Os dias na Terra estão ficando mais longos — e as mudanças climáticas são as principais responsáveis. Um estudo publicado na revista Journal of Geophysical Research: Solid Earth aponta que a velocidade dessa alteração não teve precedente nos últimos 3,6 milhões de anos.
A pesquisa, conduzida por cientistas da University of Vienna, na Áustria, e da ETH Zurich, na Suíça, revela que o derretimento acelerado das calotas polares e geleiras está redistribuindo a massa de água do planeta — alterando, de forma sutil mas significativa, a rotação da Terra.
Segundo o estudo, os dias estão se tornando mais longos a uma taxa de 1,33 milissegundo por século. O número parece irrelevante no cotidiano, mas em termos geológicos representa uma anomalia histórica sem paralelo nos últimos milhões de anos.
Como os pesquisadores chegaram a esse número
Para reconstruir a história da rotação terrestre, os cientistas recorreram a uma fonte improvável: fósseis de organismos marinhos microscópicos chamados foraminíferos bentônicos. A composição química desses fósseis permite rastrear variações no nível do mar ao longo do tempo e, a partir disso, calcular como o ritmo de rotação do planeta mudou no passado.
Os dados foram cruzados com um modelo computacional capaz de processar grandes volumes de informação climática. Segundo um dos geofísicos envolvidos, o modelo consegue representar como o nível do mar varia e, ao mesmo tempo, lidar com as incertezas naturais dos dados sobre o clima do passado.
Ao longo dos últimos 2,6 milhões de anos, ciclos de crescimento e degelo de grandes calotas de gelo já tinham provocado variações no comprimento do dia. Nenhuma delas chegou ao patamar atual. A única aproximação foi registrada há cerca de 2 milhões de anos — quando o ritmo se aproximou do atual, mas não o superou.
Impacto além do clima: GPS e satélites em risco
Para os pesquisadores, a taxa atual de mudança é excepcional na história recente da Terra e está provavelmente ligada às atividades humanas que impulsionam o aquecimento global.
As projeções são ainda mais expressivas: até o final deste século, o impacto das mudanças climáticas na rotação terrestre pode superar o efeito gravitacional da Lua — historicamente o principal fator natural responsável por variações no ritmo de rotação do planeta.
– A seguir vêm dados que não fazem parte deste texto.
This design comes from an exercise in tuning for small area, a short achievable clock period and few clock cycles per item on the open sky130 flow, not from production work. Where RTL was checked, it was by simulation tests only, not by an equivalence proof against the original. Power is estimated from default activity; no workload was simulated.

job 104:
// ras_strip_enc
module ras_strip_enc #(
    parameter MAXW = 32                  
) (
    input  wire        clk,
    input  wire        rst,              
    input  wire        in_valid,
    output wire        in_ready,
    input  wire [15:0] in_data,          
    input  wire        in_sof,           
    input  wire        in_eof,           
    input  wire [4:0]  cfg_depth,        
    input  wire        cfg_mosaic,       
    input  wire [5:0]  cfg_width,        
    output wire        out_valid,
    input  wire        out_ready,
    output wire [7:0]  out_data,
    output wire        out_last          
);
Size: about 7800 cells after synthesis, roughly 3200 flip-flops.
==> flow/config.mk <==
export PLATFORM = sky130hd
export DESIGN_NAME = ras_strip_enc
export DESIGN_NICKNAME = ras_strip_enc
export VERILOG_FILES = /design/flow/design.v
export SDC_FILE = /design/flow/constraint.sdc
export NUM_CORES = 8
export LEC_CHECK = 0
export CAP_MARGIN = 30
export CORE_MARGIN = 2
export CORE_UTILIZATION = 40
export CTS_BUF_LIST = sky130_fd_sc_hd__clkbuf_4 sky130_fd_sc_hd__clkbuf_8 sky130_fd_sc_hd__clkbuf_16
export CTS_CLUSTER_DIAMETER = 80
export CTS_CLUSTER_SIZE = 25
export SLEW_MARGIN = 40
==> flow/constraint.sdc <==
create_clock -name core_clock -period 18.0 [get_ports {clk}]
set_input_delay 3.6000 -clock core_clock [delete_from_list [all_inputs] [get_ports {clk}]]
set_output_delay 3.6000 -clock core_clock [all_outputs]
set_load 0.01 [all_outputs]
standard.sh (not shown) runs the stock make flow with config.mk's settings and CLKGATE_MAP_FILE= SYNTH_SCRIPT=/design/flow/synth_recipe.tcl, a recipe that flattens the netlist after the stock synthesis.
==> flow/flow/run.sh <==
#!/bin/bash
# The standard layout (standard.sh: the standard flow's synthesis and ORFS flow, all
# steps), with one change to how it is made: the buffers that ORFS puts on
# every input and output port are buf_4 cells (BUFFER_PORTS_ARGS).
# Each step's output goes to a log file of its own in this folder.
set -euo pipefail
export BUFFER_PORTS_ARGS="-buffer_cell sky130_fd_sc_hd__buf_4"
bash standard.sh synth > synth.log 2>&1
bash standard.sh floorplan > floorplan.log 2>&1
bash standard.sh place > place.log 2>&1
bash standard.sh cts > cts.log 2>&1
bash standard.sh route > route.log 2>&1
bash standard.sh finish > finish.log 2>&1
Testbench counts of job 104, summed over its fixed seeds: cycles 136,400, items 127,122.
Here is what was changed in the inputs of job 105 compared with job 104.
diff --git a/flow/design.v b/flow/design.v
--- a/flow/design.v
+++ b/flow/design.v
@@ -209,52 +209,53 @@
     end
     reg         v3, eof3;
     reg [21:0]  a3;                      
     reg [5:0]   n3;
     reg         half3;                   
     reg [15:0]  m3;
     reg [5:0]   ctx3;
     reg [4:0]   depth3;
-    wire [22:0] asum3   = {1'b0, a3} + {7'd0, m3};
+    wire        new3    = (n3 == 6'd0);
+    wire [21:0] a3e     = new3 ? (22'd1 << (depth3 - 5'd6)) - 22'd1 : a3;
+    wire [5:0]  n3e     = new3 ? 6'd1 : n3;
+    wire [22:0] asum3   = {1'b0, a3e} + {7'd0, m3};
     wire [21:0] anew3   = half3 ? asum3[22:1] : asum3[21:0];
-    wire [5:0]  nnew3   = half3 ? 6'd32 : n3 + 6'd1;
-    wire        clr     = adv && v1 && sof1;
-    wire        wr3     = adv && v3 && !(v2 && sof2);
-    wire [21:0] awr3    = clr ? (22'd1 << (depth1 - 5'd6)) - 22'd1 : anew3;
-    wire [5:0]  nwr3    = clr ? 6'd1 : nnew3;
+    wire [5:0]  nnew3   = half3 ? 6'd32 : n3e + 6'd1;
+    wire        clr3    = adv && v2 && sof2;
+    wire [5:0]  nwr3    = nnew3 & {6{!clr3}};
     wire        fwd2    = v3 && !sof2 && (ctx3 == ctx2);
     wire [21:0] ard2    = fwd2 ? anew3 : rda2;
-    wire [5:0]  nrd2    = fwd2 ? nnew3 : rdn2;
+    wire [5:0]  nrd2    = fwd2 ? nnew3 : (sof2 ? 6'd0 : rdn2);
     always @(posedge clk) begin
         if (rst)
             v3 <= 1'b0;
         else if (adv)
             v3 <= v2;
         if (adv) begin
             eof3   <= eof2;
             a3     <= ard2;
             n3     <= nrd2;
             half3  <= (nrd2 == 6'd63);
             m3     <= m2;
             ctx3   <= ctx2;
             depth3 <= depth2;
         end
+        if (adv && v3)
+            ctx_a[ctx3] <= anew3;
         for (i = 0; i < 64; i = i + 1)
-            if (clr || (wr3 && ctx3 == i)) begin
-                ctx_a[i] <= awr3;
+            if (clr3 || (adv && v3 && ctx3 == i))
                 ctx_n[i] <= nwr3;
-            end
     end
     reg  [15:0] t3;
     reg  [5:0]  lo3;
     always @(*) begin
         for (i = 0; i < 16; i = i + 1) begin
-            lo3   = a3 >> i;
-            t3[i] = (i < depth3) && ((a3 >> (i + 6)) != 0 || lo3 >= n3);
+            lo3   = a3e >> i;
+            t3[i] = (i < depth3) && ((a3e >> (i + 6)) != 0 || lo3 >= n3e);
         end
     end
     wire [4:0]  k3;
     assign k3[4] = t3[15];
     assign k3[3] = t3[7] & ~t3[15];
     assign k3[2] = (t3[3] & ~t3[7]) | (t3[11] & ~t3[15]);
     assign k3[1] = (t3[1] & ~t3[3]) | (t3[5] & ~t3[7]) | (t3[9] & ~t3[11])
                  | (t3[13] & ~t3[15]);
## What came out
- Delta(instance count after placement with tap cells included, job 105 - job 104) < 0
- [job 105 vs job 104] maximum number of pins on one net before global-route repair: higher in job 105
- Summary — synthesized area, job 105 relative to job 104: higher, by 0.51%.
- Diff job 104 -> job 105: estimated wirelength of the detail-placed design climbed about 4.6%, placeable core area climbed 0.33%, total length of routed wires climbed about 2.6%, area share of fa/ha/maj cells after synthesis barely changed.
No functional check of the RTL was part of job 105.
Embora as alterações sejam medidas em milissegundos, seus efeitos práticos são concretos. Sistemas que dependem de medições extremamente precisas de tempo e posição — como navegação espacial, satélites e geolocalização de alta precisão — podem ser diretamente afetados pela desaceleração da rotação terrestre provocada pelo degelo acelerado.